Growth figures show signs of rebalancing
Latest estimates from the Office for National Statistics have confirmed that the UK's economy grew by 0.7 per cent in the fourth quarter of last year.
That's in line with analyst estimates, who expected no change from the initial estimate.
The ONS noted that "there have been encouraging signs recently across the three approaches to measuring GDP" as services output has passed its pre-crisis peak. But 2013's overall growth estimate has been revised down from 1.9 per cent to 1.8 per cent.
UK construction growth has been revised up to 0.2 per cent (from -0.3 per cent) for the final quarter of 2013, while new data shows business investment rose by 2.4 per cent in that period.

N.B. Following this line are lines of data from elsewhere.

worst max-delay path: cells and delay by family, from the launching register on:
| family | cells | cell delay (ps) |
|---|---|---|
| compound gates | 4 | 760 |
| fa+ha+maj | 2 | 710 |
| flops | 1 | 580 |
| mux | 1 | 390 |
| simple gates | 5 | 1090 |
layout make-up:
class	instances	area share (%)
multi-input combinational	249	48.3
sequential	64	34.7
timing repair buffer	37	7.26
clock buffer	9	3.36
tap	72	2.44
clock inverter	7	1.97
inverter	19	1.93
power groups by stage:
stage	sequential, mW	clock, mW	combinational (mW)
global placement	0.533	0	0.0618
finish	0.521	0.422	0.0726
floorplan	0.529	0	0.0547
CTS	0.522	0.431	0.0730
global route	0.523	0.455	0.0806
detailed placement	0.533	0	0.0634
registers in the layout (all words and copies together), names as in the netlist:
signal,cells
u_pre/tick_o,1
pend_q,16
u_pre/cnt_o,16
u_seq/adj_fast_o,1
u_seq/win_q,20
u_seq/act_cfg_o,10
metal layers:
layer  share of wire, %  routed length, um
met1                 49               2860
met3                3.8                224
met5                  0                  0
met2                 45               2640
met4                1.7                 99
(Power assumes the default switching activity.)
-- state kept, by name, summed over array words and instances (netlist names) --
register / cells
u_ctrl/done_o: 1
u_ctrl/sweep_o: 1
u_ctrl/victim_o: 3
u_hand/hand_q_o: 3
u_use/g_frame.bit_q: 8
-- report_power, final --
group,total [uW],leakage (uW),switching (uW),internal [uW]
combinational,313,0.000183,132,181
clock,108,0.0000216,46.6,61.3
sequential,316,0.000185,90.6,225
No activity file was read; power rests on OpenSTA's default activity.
$ cat src/rtl/tx_flow_cmd.sv
module tx_flow_cmd #(
  parameter int DATA_W = 8
) (
  input  logic              clk,
  input  logic              rst_n,
  input  logic              cmd_stb,
  input  logic [4:0]        cmd_code,
  input  logic [DATA_W-1:0] xon_char,
  input  logic [DATA_W-1:0] xoff_char,
  input  logic              auto_mode,
  input  logic              txq_nonempty,
  input  logic [DATA_W-1:0] txq_data,
  output logic              txq_pop,
  input  logic              shreg_ready,
  output logic              shreg_load,
  output logic [DATA_W-1:0] shreg_data
);
  localparam logic [4:0] OP_RST_TX = 5'b00011;
  localparam logic [4:0] OP_XON    = 5'b10000;
  localparam logic [4:0] OP_XOFF   = 5'b10001;
  localparam logic [4:0] OP_RESUME = 5'b10110;
  localparam logic [4:0] OP_STOP   = 5'b10111;
  localparam logic [4:0] OP_CANCEL = 5'b11000;

  logic pend_q, pend_xoff_q, hold_q;

  wire ctrl_go = shreg_ready && pend_q;
  wire data_go = shreg_ready && !pend_q && txq_nonempty && !hold_q;

  assign shreg_load = ctrl_go || data_go;
  assign txq_pop    = data_go;
  assign shreg_data = pend_q ? (pend_xoff_q ? xoff_char : xon_char) : txq_data;

  wire is_cmd = cmd_stb;

  always_ff @(posedge clk or negedge rst_n) begin
    if (!rst_n) begin
      pend_q      <= 1'b0;
      pend_xoff_q <= 1'b0;
      hold_q      <= 1'b0;
    end else begin
      if (is_cmd && cmd_code == OP_RST_TX) begin
        pend_q <= 1'b0;
      end else if (is_cmd && (cmd_code == OP_XON || cmd_code == OP_XOFF)) begin
        pend_q      <= 1'b1;
        pend_xoff_q <= (cmd_code == OP_XOFF);
      end else if ((is_cmd && cmd_code == OP_CANCEL) || ctrl_go) begin
        pend_q <= 1'b0;
      end

      if (is_cmd && cmd_code == OP_RST_TX)
        hold_q <= 1'b0;
      else if (is_cmd && cmd_code == OP_STOP)
        hold_q <= 1'b1;
      else if (is_cmd && cmd_code == OP_RESUME && !auto_mode)
        hold_q <= 1'b0;
    end
  end
endmodule
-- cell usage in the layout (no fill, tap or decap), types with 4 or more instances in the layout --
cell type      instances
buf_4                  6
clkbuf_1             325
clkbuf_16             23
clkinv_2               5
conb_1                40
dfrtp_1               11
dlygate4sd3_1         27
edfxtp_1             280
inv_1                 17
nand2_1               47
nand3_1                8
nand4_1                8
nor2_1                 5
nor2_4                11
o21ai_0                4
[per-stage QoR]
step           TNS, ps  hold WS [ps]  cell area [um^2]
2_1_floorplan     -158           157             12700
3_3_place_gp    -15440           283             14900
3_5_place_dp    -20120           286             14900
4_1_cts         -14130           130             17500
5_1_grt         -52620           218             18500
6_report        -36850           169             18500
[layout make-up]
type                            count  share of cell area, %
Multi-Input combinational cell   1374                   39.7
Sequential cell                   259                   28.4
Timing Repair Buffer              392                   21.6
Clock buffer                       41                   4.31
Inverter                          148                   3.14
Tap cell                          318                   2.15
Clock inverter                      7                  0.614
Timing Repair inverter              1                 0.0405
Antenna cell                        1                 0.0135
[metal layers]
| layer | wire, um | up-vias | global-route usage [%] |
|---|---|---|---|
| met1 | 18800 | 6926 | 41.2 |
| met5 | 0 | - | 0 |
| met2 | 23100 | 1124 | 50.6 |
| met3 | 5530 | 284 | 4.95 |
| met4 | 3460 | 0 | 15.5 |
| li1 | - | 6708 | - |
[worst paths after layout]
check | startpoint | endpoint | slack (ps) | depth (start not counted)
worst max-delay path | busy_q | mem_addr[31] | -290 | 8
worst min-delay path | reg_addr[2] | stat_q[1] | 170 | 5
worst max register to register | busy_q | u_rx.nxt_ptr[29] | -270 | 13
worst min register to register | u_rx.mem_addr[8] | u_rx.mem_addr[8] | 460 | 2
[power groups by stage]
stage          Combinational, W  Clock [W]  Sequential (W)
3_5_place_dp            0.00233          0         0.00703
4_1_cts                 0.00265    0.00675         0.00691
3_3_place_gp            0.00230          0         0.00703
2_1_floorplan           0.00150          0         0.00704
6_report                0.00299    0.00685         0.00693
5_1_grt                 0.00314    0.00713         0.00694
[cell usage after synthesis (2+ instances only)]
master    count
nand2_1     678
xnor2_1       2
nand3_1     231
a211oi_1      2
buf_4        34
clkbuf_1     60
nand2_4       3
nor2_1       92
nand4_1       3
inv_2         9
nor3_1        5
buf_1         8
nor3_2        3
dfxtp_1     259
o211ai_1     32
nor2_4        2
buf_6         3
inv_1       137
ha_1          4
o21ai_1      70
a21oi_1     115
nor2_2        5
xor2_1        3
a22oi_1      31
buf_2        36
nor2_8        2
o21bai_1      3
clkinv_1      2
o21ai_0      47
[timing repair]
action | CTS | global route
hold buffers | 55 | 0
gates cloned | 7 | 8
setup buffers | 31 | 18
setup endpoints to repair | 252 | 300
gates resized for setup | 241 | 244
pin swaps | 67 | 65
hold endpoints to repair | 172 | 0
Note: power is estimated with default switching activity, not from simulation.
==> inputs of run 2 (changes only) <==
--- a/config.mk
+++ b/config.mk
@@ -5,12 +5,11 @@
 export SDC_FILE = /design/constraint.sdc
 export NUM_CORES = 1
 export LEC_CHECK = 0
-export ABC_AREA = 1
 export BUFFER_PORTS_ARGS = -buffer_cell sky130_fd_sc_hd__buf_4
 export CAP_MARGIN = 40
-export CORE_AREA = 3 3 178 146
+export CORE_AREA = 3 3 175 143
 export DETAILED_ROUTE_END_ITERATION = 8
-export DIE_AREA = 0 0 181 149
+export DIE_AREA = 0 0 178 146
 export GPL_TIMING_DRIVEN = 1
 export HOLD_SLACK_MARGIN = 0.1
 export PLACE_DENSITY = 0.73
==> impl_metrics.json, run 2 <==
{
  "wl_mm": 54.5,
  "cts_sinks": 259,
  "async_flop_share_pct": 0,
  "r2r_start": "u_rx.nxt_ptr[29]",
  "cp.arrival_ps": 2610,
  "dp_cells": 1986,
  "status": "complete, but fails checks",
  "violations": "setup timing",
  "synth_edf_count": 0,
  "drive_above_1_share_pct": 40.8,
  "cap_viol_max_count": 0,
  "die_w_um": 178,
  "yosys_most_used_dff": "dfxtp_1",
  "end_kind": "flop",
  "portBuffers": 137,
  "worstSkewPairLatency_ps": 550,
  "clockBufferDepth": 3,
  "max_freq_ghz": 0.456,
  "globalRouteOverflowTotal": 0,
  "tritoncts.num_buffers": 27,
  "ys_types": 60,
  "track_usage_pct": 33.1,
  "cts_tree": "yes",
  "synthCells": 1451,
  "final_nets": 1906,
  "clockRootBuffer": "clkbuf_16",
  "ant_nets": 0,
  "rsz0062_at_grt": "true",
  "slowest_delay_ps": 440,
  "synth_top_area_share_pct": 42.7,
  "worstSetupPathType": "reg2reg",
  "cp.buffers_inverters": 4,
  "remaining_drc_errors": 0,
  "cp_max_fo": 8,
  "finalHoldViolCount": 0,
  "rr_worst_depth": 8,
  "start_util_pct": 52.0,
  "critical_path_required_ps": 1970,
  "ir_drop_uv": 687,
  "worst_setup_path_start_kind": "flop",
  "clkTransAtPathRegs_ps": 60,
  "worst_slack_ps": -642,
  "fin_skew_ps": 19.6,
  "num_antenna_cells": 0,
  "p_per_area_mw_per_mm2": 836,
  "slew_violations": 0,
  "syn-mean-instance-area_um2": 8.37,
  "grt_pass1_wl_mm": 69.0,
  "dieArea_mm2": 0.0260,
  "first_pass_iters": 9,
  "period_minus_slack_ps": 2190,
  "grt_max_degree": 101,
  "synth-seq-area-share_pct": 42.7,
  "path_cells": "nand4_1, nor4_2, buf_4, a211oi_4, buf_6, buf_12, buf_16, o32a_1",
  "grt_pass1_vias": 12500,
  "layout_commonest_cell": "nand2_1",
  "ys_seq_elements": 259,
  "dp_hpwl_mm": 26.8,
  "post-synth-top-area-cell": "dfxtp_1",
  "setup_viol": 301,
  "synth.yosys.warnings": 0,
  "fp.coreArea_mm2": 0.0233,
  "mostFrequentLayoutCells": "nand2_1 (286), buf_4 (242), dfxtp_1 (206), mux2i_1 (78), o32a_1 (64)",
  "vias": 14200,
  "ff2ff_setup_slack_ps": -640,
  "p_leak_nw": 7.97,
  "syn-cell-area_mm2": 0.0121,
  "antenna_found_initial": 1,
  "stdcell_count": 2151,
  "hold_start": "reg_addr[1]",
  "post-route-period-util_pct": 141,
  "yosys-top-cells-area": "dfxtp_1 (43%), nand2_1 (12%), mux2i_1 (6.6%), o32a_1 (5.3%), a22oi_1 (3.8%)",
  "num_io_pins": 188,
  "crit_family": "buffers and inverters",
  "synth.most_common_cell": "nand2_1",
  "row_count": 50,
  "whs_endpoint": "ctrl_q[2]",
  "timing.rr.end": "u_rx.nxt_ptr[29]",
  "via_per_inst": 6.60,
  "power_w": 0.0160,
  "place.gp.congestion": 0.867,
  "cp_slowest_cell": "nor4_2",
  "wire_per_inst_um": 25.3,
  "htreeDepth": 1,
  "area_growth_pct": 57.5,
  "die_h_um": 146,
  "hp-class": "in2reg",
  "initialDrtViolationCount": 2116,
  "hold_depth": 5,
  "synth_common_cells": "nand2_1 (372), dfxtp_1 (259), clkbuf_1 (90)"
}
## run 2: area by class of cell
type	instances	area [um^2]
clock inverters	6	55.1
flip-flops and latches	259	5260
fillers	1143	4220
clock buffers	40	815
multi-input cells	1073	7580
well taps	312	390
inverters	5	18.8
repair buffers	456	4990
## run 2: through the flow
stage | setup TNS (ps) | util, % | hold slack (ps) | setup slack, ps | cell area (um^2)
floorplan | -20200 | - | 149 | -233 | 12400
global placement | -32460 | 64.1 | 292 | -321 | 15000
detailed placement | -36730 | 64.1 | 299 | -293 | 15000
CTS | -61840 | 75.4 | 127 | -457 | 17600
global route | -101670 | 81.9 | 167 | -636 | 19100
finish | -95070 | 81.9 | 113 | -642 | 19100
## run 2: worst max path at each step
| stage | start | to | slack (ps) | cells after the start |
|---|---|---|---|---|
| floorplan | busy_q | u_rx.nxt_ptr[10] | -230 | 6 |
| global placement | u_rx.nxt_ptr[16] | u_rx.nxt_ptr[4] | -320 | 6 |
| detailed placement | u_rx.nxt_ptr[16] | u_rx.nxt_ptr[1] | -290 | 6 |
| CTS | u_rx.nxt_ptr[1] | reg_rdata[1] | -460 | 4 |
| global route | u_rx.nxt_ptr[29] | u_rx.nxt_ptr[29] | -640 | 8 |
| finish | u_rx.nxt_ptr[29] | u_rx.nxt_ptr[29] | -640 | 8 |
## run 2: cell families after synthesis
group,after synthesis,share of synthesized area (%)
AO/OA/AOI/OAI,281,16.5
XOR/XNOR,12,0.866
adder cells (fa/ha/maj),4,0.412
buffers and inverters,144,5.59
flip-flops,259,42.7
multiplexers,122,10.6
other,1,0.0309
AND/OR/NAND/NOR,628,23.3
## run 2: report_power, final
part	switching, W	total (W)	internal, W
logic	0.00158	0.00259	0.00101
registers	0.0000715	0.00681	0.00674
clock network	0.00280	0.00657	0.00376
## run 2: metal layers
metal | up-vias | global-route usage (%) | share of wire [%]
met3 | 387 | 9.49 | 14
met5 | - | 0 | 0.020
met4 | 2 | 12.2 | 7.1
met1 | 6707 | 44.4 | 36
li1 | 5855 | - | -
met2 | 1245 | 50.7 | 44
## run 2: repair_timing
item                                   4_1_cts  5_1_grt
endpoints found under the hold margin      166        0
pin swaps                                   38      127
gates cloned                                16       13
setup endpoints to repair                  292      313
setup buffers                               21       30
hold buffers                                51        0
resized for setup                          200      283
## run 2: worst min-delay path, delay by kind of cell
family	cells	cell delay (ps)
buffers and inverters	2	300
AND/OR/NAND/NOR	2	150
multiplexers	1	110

Total business investment grew by 8.5 per cent in the year to the fourth quarter – an encouraging sign for those worried that investment has been lacking from the UK's recovery.
Samuel Tombs, UK economist at Capital Economics, says that the figures show "further rebalancing of the economy".
"Looking ahead, further gains in employment, easing credit constraints and a return to rising real pay should ensure that the recovery maintains the fourth quarter’s pace in 2014," says Tombs.
Nominal GDP figures released today also showed strength, increasing at annualised rate of eight percent in the fourth quarter of 2013. The Adam Smith Institute's head of macro policy Ben Southwood says that nominal GDP "is getting back to the short of level which will allow real wages and prices to adjust properly."
""Economists agree that wage and price stickiness is the reason that aggregate demand, matters so much for the overall health of the economy. Faster NGDP growth means lower unemployment of both people and capital," says Southwood.
This morning investment bank UBS raised its 2014 UK growth forecast from 2.5 per cent to 2.8 per cent, and its 2015 forecast from 2.5 per cent to 2.7 per cent.